Der Prophet sah aus wie Niemann im dritten Akt desselben. Auch die Stimme hat einige Aehnlichkeit, doch hat mich sein Spiel nicht in gleichem Maße befriedigt. Er trug ein langes Gewand und ein nacktes Schwert, welches er bei den hohen Tönen seines Vortrags heftig in der Luft schwang. Im Uebrigen erinnerte der Prophet durch Nichts an die gleichnamige Oper: er war, wie mir sehr angenehm auffiel, nicht 65 von den Wieder- und immer Wiedertäufern begleitet, und ferner fehlten der Schlittschuhtanz, die Fides und der Zusammensturz der Kirche. So zeichnete sich das Erscheinen des Propheten durch große Einfachheit aus, machte aber gerade deshalb einen würdigen Eindruck.

Als er mit dem Sultan allein war, wies er auf die Gefahren eines noch länger dauernden Krieges hin, schilderte die Leere des Mekkaschatzes, pries die Ehre als gerettet, das russische Prestige als zerrüttet und gebot dem Sultan, einen ehrenvollen Janustempel zu schließen.
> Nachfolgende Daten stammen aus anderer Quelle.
**config.mk**
```make
export PLATFORM = sky130hd
export DESIGN_NAME = display_scan_ctrl
export DESIGN_NICKNAME = d
export VERILOG_FILES = /design/src/rtl/display_pkg.sv /design/src/rtl/display_scan_ctrl_slot_timer.sv /design/src/rtl/display_scan_ctrl.sv
export SDC_FILE = /design/constraint.sdc
export NUM_CORES = 1
export LEC_CHECK = 0
export CORE_ASPECT_RATIO = 1.4
export CORE_UTILIZATION = 50
export DETAILED_ROUTE_END_ITERATION = 7
export HOLD_SLACK_MARGIN = 0.15
export PLACE_DENSITY = 0.85
export RECOVER_POWER = 100
export SETUP_SLACK_MARGIN = 0.5
export SLEW_MARGIN = 5
export SYNTH_ARGS = -nofsm -noshare
export SYNTH_HDL_FRONTEND = slang
export SYNTH_SLANG_ARGS = --single-unit
```
**constraint.sdc**
```tcl
create_clock -name CLOCK_50 -period 2.89 [get_ports CLOCK_50]
set_input_delay 0.578 -clock CLOCK_50 [delete_from_list [all_inputs] [get_ports CLOCK_50]]
set_output_delay 0.578 -clock CLOCK_50 [all_outputs]
set_load 0.03 [all_outputs]
```
**src/rtl/display_pkg.sv**
```systemverilog
// Shared types and constants for the multiplexed 7-segment display scanner.
package display_pkg;

    // Per-slot phase: BLANK hides all digits while the decoder settles, SHOW lights one digit.
    typedef enum logic {
        ST_BLANK = 1'b0,
        ST_SHOW  = 1'b1
    } scan_state_t;

    // Active-low segments: all ones means every segment off.
    localparam logic [6:0] SEG_BLANK = 7'h7F;

    // Largest legal BCD digit.
    localparam logic [3:0] BCD_MAX = 4'd9;

    // True when a nibble is a displayable BCD digit.
    function automatic logic bcd_is_valid(input logic [3:0] digit);
        return digit <= BCD_MAX;
    endfunction

endpackage

```
**src/rtl/display_scan_ctrl_slot_timer.sv**
```systemverilog
// Free-running slot counter: one slot is PRESCALE cycles, the first BLANK_CYCLES of which are blank.
module slot_timer #(
    parameter  int PRESCALE     = 50000,
    parameter  int BLANK_CYCLES = 2,
    localparam int CW           = $clog2(PRESCALE)
) (
    input  logic          clk_i,
    input  logic          rst_ni,
    output logic [CW-1:0] slot_cnt_o,
    output logic          blank_end_o,
    output logic          slot_end_o
);

    localparam logic [CW-1:0] CNT_LAST      = CW'(PRESCALE - 1);
    localparam logic [CW-1:0] CNT_BLANK_END = CW'(BLANK_CYCLES - 1);

    logic [CW-1:0] slot_cnt_q;
    logic [CW-1:0] slot_cnt_d;

    // Next count: wrap to zero on the last cycle of the slot.
    always_comb begin
        slot_cnt_d = slot_cnt_q + CW'(1);
        if (slot_cnt_q == CNT_LAST) begin
            slot_cnt_d = '0;
        end
    end

    // Counter register, cleared asynchronously so a reset restarts the slot at once.
    always_ff @(posedge clk_i or negedge rst_ni) begin
        if (!rst_ni) begin
            slot_cnt_q <= '0;
        end else begin
            slot_cnt_q <= slot_cnt_d;
        end
    end

    assign slot_cnt_o  = slot_cnt_q;
    assign blank_end_o = (slot_cnt_q == CNT_BLANK_END);
    assign slot_end_o  = (slot_cnt_q == CNT_LAST);

endmodule

```
**src/rtl/display_scan_ctrl.sv**
```systemverilog
// Time-multiplexes one external BCD-to-7-segment decoder across NUM_DIGITS common-anode digits.
// New values are double-buffered and only take effect at a frame boundary, so a frame never tears.
module display_scan_ctrl
    import display_pkg::*;
#(
    parameter  int NUM_DIGITS   = 4,
    parameter  int PRESCALE     = 50000,
    parameter  int BLANK_CYCLES = 2,
    localparam int IW           = $clog2(NUM_DIGITS),
    localparam int CW           = $clog2(PRESCALE)
) (
    input  logic                    CLOCK_50,
    input  logic                    RST_N,
    input  logic [4*NUM_DIGITS-1:0] value_in,
    input  logic                    load_valid,
    output logic                    load_ready,
    input  logic                    blank_lz,
    output logic [3:0]              bcd_out,
    input  logic [6:0]              seg_in,
    output logic [6:0]              seg_out,
    output logic [NUM_DIGITS-1:0]   digit_en_n,
    output logic                    frame_done,
    output logic                    bad_digit,
    output scan_state_t             dbg_state_o,
    output logic [IW-1:0]           dbg_idx_o,
    output logic [CW-1:0]           dbg_slot_cnt_o
);

    localparam logic [IW-1:0] IDX_LAST = IW'(NUM_DIGITS - 1);

    scan_state_t                 state_q, state_d;
    logic [IW-1:0]               idx_q, idx_d;
    logic [NUM_DIGITS-1:0][3:0]  active_q, active_d;
    logic [NUM_DIGITS-1:0][3:0]  pending_q, pending_d;
    logic                        pend_full_q, pend_full_d;
    logic [6:0]                  seg_q;
    logic                        bad_q, bad_d;

    logic                        blank_end;
    logic                        slot_end;
    logic [CW-1:0]               slot_cnt;
    logic                        wrap;
    logic                        accept;
    logic [3:0]                  cur_digit;
    logic [NUM_DIGITS-1:0]       lz_mask;
    logic                        nz_above;

    slot_timer #(
        .PRESCALE     (PRESCALE),
        .BLANK_CYCLES (BLANK_CYCLES)
    ) u_slot_timer (
        .clk_i       (CLOCK_50),
        .rst_ni      (RST_N),
        .slot_cnt_o  (slot_cnt),
        .blank_end_o (blank_end),
        .slot_end_o  (slot_end)
    );

    // Handshake: a value transfers on any rising edge where load_valid && load_ready.
    // load_ready is simply "pending buffer empty"; it drops the cycle after a transfer and
    // rises again the cycle after the next frame wrap. load_valid is ignored while not ready.
    assign load_ready = ~pend_full_q;
    assign accept     = load_valid & ~pend_full_q;
    assign wrap       = slot_end & (idx_q == IDX_LAST);
    assign cur_digit  = active_q[idx_q];

    // Leading-zero mask: digit i>0 is suppressed when it and every digit above it are zero.
    always_comb begin
        lz_mask  = '0;
        nz_above = 1'b0;
        for (int i = NUM_DIGITS - 1; i >= 1; i--) begin
            nz_above   = nz_above | (active_q[i] != 4'd0);
            lz_mask[i] = blank_lz & ~nz_above;
        end
    end

    // Scan FSM next state and digit enables; an illegal digit or a suppressed zero stays dark.
    always_comb begin
        state_d    = state_q;
        digit_en_n = '1;
        frame_done = wrap;
        unique case (state_q)
            ST_BLANK: begin
                if (blank_end) begin
                    state_d = ST_SHOW;
                end
            end
            ST_SHOW: begin
                if (!lz_mask[idx_q] && bcd_is_valid(cur_digit)) begin
                    digit_en_n[idx_q] = 1'b0;
                end
                if (slot_end) begin
                    state_d = ST_BLANK;
                end
            end
            default: state_d = ST_BLANK;
        endcase
    end

    // Digit index advances at each slot end and returns to zero at the frame wrap.
    always_comb begin
        idx_d = idx_q;
        if (slot_end) begin
            idx_d = wrap ? '0 : idx_q + IW'(1);
        end
    end

    // Buffers: pending takes accepted values; at the wrap, pending (or a same-cycle accept) becomes active.
    always_comb begin
        active_d    = active_q;
        pending_d   = pending_q;
        pend_full_d = pend_full_q;
        if (wrap) begin
            if (pend_full_q) begin
                active_d    = pending_q;
                pend_full_d = 1'b0;
            end else if (accept) begin
                active_d = value_in;
            end
        end else if (accept) begin
            pending_d   = value_in;
            pend_full_d = 1'b1;
        end
    end

    // Sticky flag: any illegal digit reached while its slot is showing.
    always_comb begin
        bad_d = bad_q | ((state_q == ST_SHOW) & ~bcd_is_valid(cur_digit));
    end

    // FSM state register.
    always_ff @(posedge CLOCK_50 or negedge RST_N) begin
        if (!RST_N) begin
            state_q <= ST_BLANK;
        end else begin
            state_q <= state_d;
        end
    end

    // Index, buffers, segment register and error flag.
    always_ff @(posedge CLOCK_50 or negedge RST_N) begin
        if (!RST_N) begin
            idx_q       <= '0;
            active_q    <= '0;
            pending_q   <= '0;
            pend_full_q <= 1'b0;
            seg_q       <= SEG_BLANK;
            bad_q       <= 1'b0;
        end else begin
            idx_q       <= idx_d;
            active_q    <= active_d;
            pending_q   <= pending_d;
            pend_full_q <= pend_full_d;
            seg_q       <= seg_in;
            bad_q       <= bad_d;
        end
    end

    assign bcd_out        = cur_digit;
    assign seg_out        = seg_q;
    assign bad_digit      = bad_q;
    assign dbg_state_o    = state_q;
    assign dbg_idx_o      = idx_q;
    assign dbg_slot_cnt_o = slot_cnt;

endmodule

```
; Yosys cells after proc, flatten, opt, wreduce, memory -nomap -nowiden
; Cells that the tools add are included.
; Widths: inputs -> output; s select.
[op_classes]
addsub = 2
muxes = 17
reduce_logical = 10
n_bitwise = 17
order_cmp = 3
eq_ne = 3
[op_table]
columns = cell, count
row1 = $mux 16, 3
row2 = $add 16x1->16 const B, 1
row3 = $eq 16x1->1 const B, 1
row4 = $eq 16x16->1 const B, 1
row5 = $mux 4, 3
row6 = $reduce_bool 4->1, 3
row7 = $bmux 4 s2, 1
row8 = $not 1->1, 7
row9 = $and 1x1->1, 6
row10 = $mux 1, 6
row11 = $le 4x4->1 const B, 1
row12 = $not 4->4, 1
row13 = $reduce_and 2->1, 2
row14 = $reduce_bool 2->1, 2
row15 = $lt 2x3->1 const B, 1
row16 = $or 1x1->1, 3
row17 = $add 2x1->2 const B, 1
row18 = $bmux 1 s2, 1
row19 = $demux 1 s2, 1
row20 = $eq 2x2->1 const B, 1
row21 = $ge 2x1->1 const B, 1
row22 = $logic_and 1x1->1, 2
row23 = $mux 2, 1
row24 = $pmux 1 s2, 1
row25 = $logic_not 1->1, 1
[word_totals]
output_inout_bits = 37
inputBits = 27
ff_bits = 60
wordCells = 66

; Depth between registers and ports, before layout
[logic_depth]
ltp_word = 11
depth_mapped = 6
mapped_depth_nobuf = 5

; Hierarchy
; Synthesis repeated with hierarchy kept, for this count alone.
[hier_totals]
cells_unflattened = 228
hier_area_um2 = 2770.2
[by_module_without_submodules]
columns = module, seq_area_each_um2, cells_per_inst, area_per_inst_um2, instances
row1 = display_scan_ctrl, 1109.8, 151, 1959.4, 1
row2 = slot_timer, 400.4, 77, 810.8, 1

; Worst setup path before layout
; OpenSTA, ideal clock, no wires.
[synth_timing]
path_type = register to output
startpoint = register idx_q[0], in the netlist dbg_idx_o[0]
endpoint = output digit_en_n[0]
n_path_buf = 1
path_stages_with_launch = 6
required_time_ns = 2.312
setup_slack_ns = 0.065
arrival_ns = 2.247
cell_sequence = dfrtp_1 > clkbuf_1 > mux4_2 > o21ai_0 > and2_1 > nand3_1
[synth_between]
word_cells_on_any_way = 15
cone_classes = 3 x order compare / 8 x mux / 1 x bitwise / 3 x reduce/logical
[synth_lines]
columns = item, line
row1 = "start, declared", display_scan_ctrl.sv:32  ; logic [IW-1:0] idx_q, idx_d;
row2 = "start signal, assigned", display_scan_ctrl.sv:150  ; idx_q <= idx_d;
row3 = $bmux 4 s2, display_scan_ctrl.sv:65  ; assign cur_digit = active_q[idx_q];
row4 = $mux 4 (not written as such), display_scan_ctrl.sv:65
row5 = via bcd_out[2], display_scan_ctrl.sv:18  ; output logic [3:0] bcd_out,
row6 = $le 4x4->1, display_pkg.sv:18  ; return digit <= BCD_MAX;
row7 = $logic_and 1x1->1, display_scan_ctrl.sv:89  ; if (!lz_mask[idx_q] && bcd_is_valid(cur_digit)) begin
row8 = $mux 4, display_scan_ctrl.sv:89
row9 = $mux 4, display_scan_ctrl.sv:82  ; unique case (state_q)
row10 = "end, declared", display_scan_ctrl.sv:21  ; output logic [NUM_DIGITS-1:0] digit_en_n,
; The timed path passes the listed nets, and every way through them passes these cells. The select of a mux whose other input is x is not followed.

; Worst setup path in the final report
[layout_timing]
startpoint = register idx_q[0], in the netlist dbg_idx_o[0]
endpoint = output digit_en_n[2]
[layout_between]
elab_chain_cells = 7
word_cells_on_any_way = 15
cone_classes = 3 x order compare / 8 x mux / 1 x bitwise / 3 x reduce/logical
[layout_rtl]
columns = item, line
row1 = branches (longest 5 deep; another with $le 4x4->1), n/a
row2 = $mux 4 (*), display_scan_ctrl.sv:89
row3 = $mux 4 (*), display_scan_ctrl.sv:82
; Mark *: on every way between the ends. The select of a mux whose other input is x is not followed.

==> flow_summary_export.csv <==
group,metric,value,unit
status,status,"finished with violations",
status,violations,"max-capacitance violations, max-slew violations",
global_route,track_usage,22.9,%
placement,gp_congestion,0.799,
worst_setup_path,cp_slowest_cell,"mux4_2",
cells_and_area,nets,324,
timing,setup_slack,0.235,ns
clock_tree,clock_sinks,60,
pwr,internal_power,1.44,mW
yosys,synthAdderAreaFrac,2.65,%
timing,final_hold_viol_count,0,
clock_tree,cts_tree,"done",
route,num_vias,2020,
cells_and_area,final_common_cell,"dfrtp_1",
pwr,p_seq_share,48.2,%
timing,setup_viol,0,
cells_and_area,syn_to_final_growth,34.8,%
worst_setup_path,criticalPathCategory,"flop to primary output",
pwr,switching_share,21.0,%
worst_setup_path,cp-end-kind,"primary output",
yosys,synth_area_leaders,"dfrtp_1 47%, mux2_2 19%, dfstp_2 6.5%",
yosys,yosys_warnings,0,
yosys,synth_top_family_by_area,"multiplexers",
timing,setup_tns,0,ns
worst_hold_path,hold_class,"flop to flop",
worst_setup_path,crit_fanout,5,
yosys,synth_edf_count,0,
timing,rsz0062_at_grt,"true",
yosys,synth_fp_nets,248,
yosys,synth_compound_area_share,2.60,%
clock_tree,cts_buffer_depth,2,
yosys,synthXorXnorAreaFrac,3.71,%
clock_tree,cts-htree-levels,3,
global_route,grt_overflow,0,
pwr,power.total,1.82,mW
global_route,grt_pass1_vias,2155,
die,start_util,51.7,%
pwr,power.density,477,nW/µm²
yosys,synth_area,2830,µm²
global_route,grt_pass1_wl,9980,µm
worst_setup_path,startpoint_type,"flop",
yosys,synth_top_area_cell,"dfrtp_1",
die,ios,64,
cells_and_area,stdcell_count,364,
worst_setup_path,slowest_delay,0.60,ns
route,routed_wl,6300,µm
yosys,synthDistinctLibCells,38,
pwr,p_sw,0.383,mW
timing,post-route-min-period,2.66,ns
route,wl_per_cell,17.3,µm
placement,port_buffers,63,
worst_setup_path,worstPathCellList,"mux4_2 -> o21ai_4 -> and2_4 -> nand3_2 -> buf_6",
clock_tree,cts.reportedPaths.clkPinSlew,0.06,ns
yosys,yosysSeqAreaShare,53.3,%
yosys,synthMuxAreaShare,23.0,%
clock_tree,postCtsHoldBufs,0,
timing,slew-limit-headroom,-1.59,%
timing,min_period_over_period,91.9,%
route,dr.pass1.iters,4,
route,viasPerCell,5.55,
yosys,yosys_register_bits,60,
timing,skew,0.00886,ns
pwr,leakagePower,1.76,nW
pwr,ir_drop,0.426,mV
pwr,power_frac_comb,6.2,%
placement,dp.cells,346,
timing,worst_slew_pin_slew,1.52,ns
placement,dp_slack,0.191,ns
placement,post-dp-hpwl,4460,µm
die,core,5490,µm²
die,die_h,91.1,µm
global_route,grt_start_max_net_pins,28,
yosys,synth_simple_gate_area_share,12.1,%
worst_setup_path,crit_arrival,2.08,ns
route,drt_iter0_markers,37,
die,rows,32,
timing,hold_slack,0.475,ns
clock_tree,cts_root_buffer,"clkbuf_8",
cells_and_area,diodes,0,
route,drtAntennaViolNets,0,
pwr,pwr-share-clk,45.6,%
worst_setup_path,required,2.31,ns
route,drc,0,
yosys,syn_inst,215,
cells_and_area,final_cell_mix,"50 x dfrtp_1, 49 x mux2_2, 35 x dlygate4sd3_1, 18 x clkdlybuf4s50_1, 14 x nor2_1",
yosys,async_flop_share,100,%
yosys,synth.top_cell.area_share,46.8,%
cells_and_area,layout-drive-gt1-share,34.1,%
run,drv_cap,1,
clock_tree,clk_latency,0.34,ns
timing,fmax,377,MHz
yosys,synth_ff_type,"dfrtp_1",
die,fp.dieW,65.6,µm
die,dieArea,5980,µm²
global_route,antenna_found_initial,0,
cells_and_area,n_fill_cell,395,
timing,drv_slew,27,
yosys,syn_avg_cell_area,13.2,µm²
clock_tree,cts_buffers,9,
power groups by stage:
stage | clock network [mW] | registers [mW] | logic (mW)
final | 0.831 | 0.877 | 0.113
after CTS | 0.840 | 0.877 | 0.121
after global routing | 0.871 | 0.879 | 0.123
after detailed placement | 0 | 0.893 | 0.120
after floorplan | 0 | 0.902 | 0.0335
after global placement | 0 | 0.891 | 0.116
sequential cells by signal, indices dropped and copies added, names as in the netlist:
register / cells
u_slot_timer.slot_cnt_o: 16
seg_out: 7
active_q: 16
pending_q: 16
pend_full_q: 1
bad_digit: 1
dbg_state_o: 1
dbg_idx_o: 2
metrics by stage:
stage | utilization [%] | instance area, µm²
6_report | 69.6 | 3820
5_1_grt | 69.6 | 3820
4_1_cts | 70.0 | 3840
3_5_place_dp | 65.6 | 3600
3_3_place_gp | 65.6 | 3600
2_1_floorplan | - | 2880
logic make-up after synthesis:
kind of cell	count (synthesis)
buffers and inverters	14
adder cells (fa/ha/maj)	6
AO/OA/AOI/OAI	10
XOR/XNOR	12
flip-flops	60
multiplexers	54
AND/OR/NAND/NOR	59
critical path, delay by kind of cell, from the launching register on:
family / cells / cell delay [ns]
DFF: 1 / 0.48
and+or+nand+nor: 2 / 0.29
muxes: 1 / 0.60
buffers and inverters: 1 / 0.15
AOI/OAI and AO/OA: 1 / 0.21
worst paths after layout:
check                                           startpoint  slack (ns)            end  cells past startpoint
worst max-delay path                          dbg_idx_o[0]        0.23  digit_en_n[2]                      5
worst min-delay path                             bad_digit        0.47      bad_digit                      1
worst max register to register  u_slot_timer.slot_cnt_o[0]        0.27   active_q[14]                      6
worst min register to register                   bad_digit        0.47      bad_digit                      1
max in group asynchronous                            RST_N        0.98   dbg_idx_o[1]                      2
min in group asynchronous                            RST_N        0.60    active_q[6]                      1
synthesized netlist by cell type, types with 2 or more instances:
master	n
mux4_2	4
nor2_1	14
inv_1	7
o21ai_0	2
ha_1	6
nand2_1	7
and2_1	2
mux2_2	49
nor4_1	6
nor3_1	5
clkbuf_1	3
dfstp_2	7
o21bai_1	2
xnor2_1	7
nand3_1	12
xor2_1	5
dfrtp_1	53
nand4_1	4
layer usage:
metal  vias up  wire [µm]  GRT usage [%]
met4         0        211           14.3
met5         -          0              0
met1      1005       2450           24.3
met2        64       3300           39.7
li1        935          -              -
met3        16        334           5.03
timing repair:
action	CTS	global route
pin swaps	4	3
resized for setup	42	6
buffers inserted	1	1
setup endpoints to repair	9	5
cell type report:
type | count | area, µm² | share of cell area, %
Sequential cell | 60 | 1510 | 39.6
Multi-Input combinational cell | 141 | 1290 | 33.8
Timing Repair Buffer | 72 | 687 | 18.0
Clock buffer | 11 | 141 | 3.70
Tap cell | 68 | 85.1 | 2.23
Clock inverter | 5 | 75.1 | 1.97
Inverter | 7 | 26.3 | 0.688
Note: power is estimated with default switching activity, not from simulation.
Der Sultan wollte etwas erwidern, aber der Prophet schüttelte ihm den Kopf, warf ihn in die Knie, schlug ihm die Augen nieder, zog ihm den Turban und verschwand. Gerufen, erschien der Prophet zwar wieder, doch verbeugte er sich sprachlos, um abermals zu verschwinden.

Sie werden in den nächsten Tagen Schritte hören, welche der Sultan thut, um Rußland zum Frieden zu zwingen.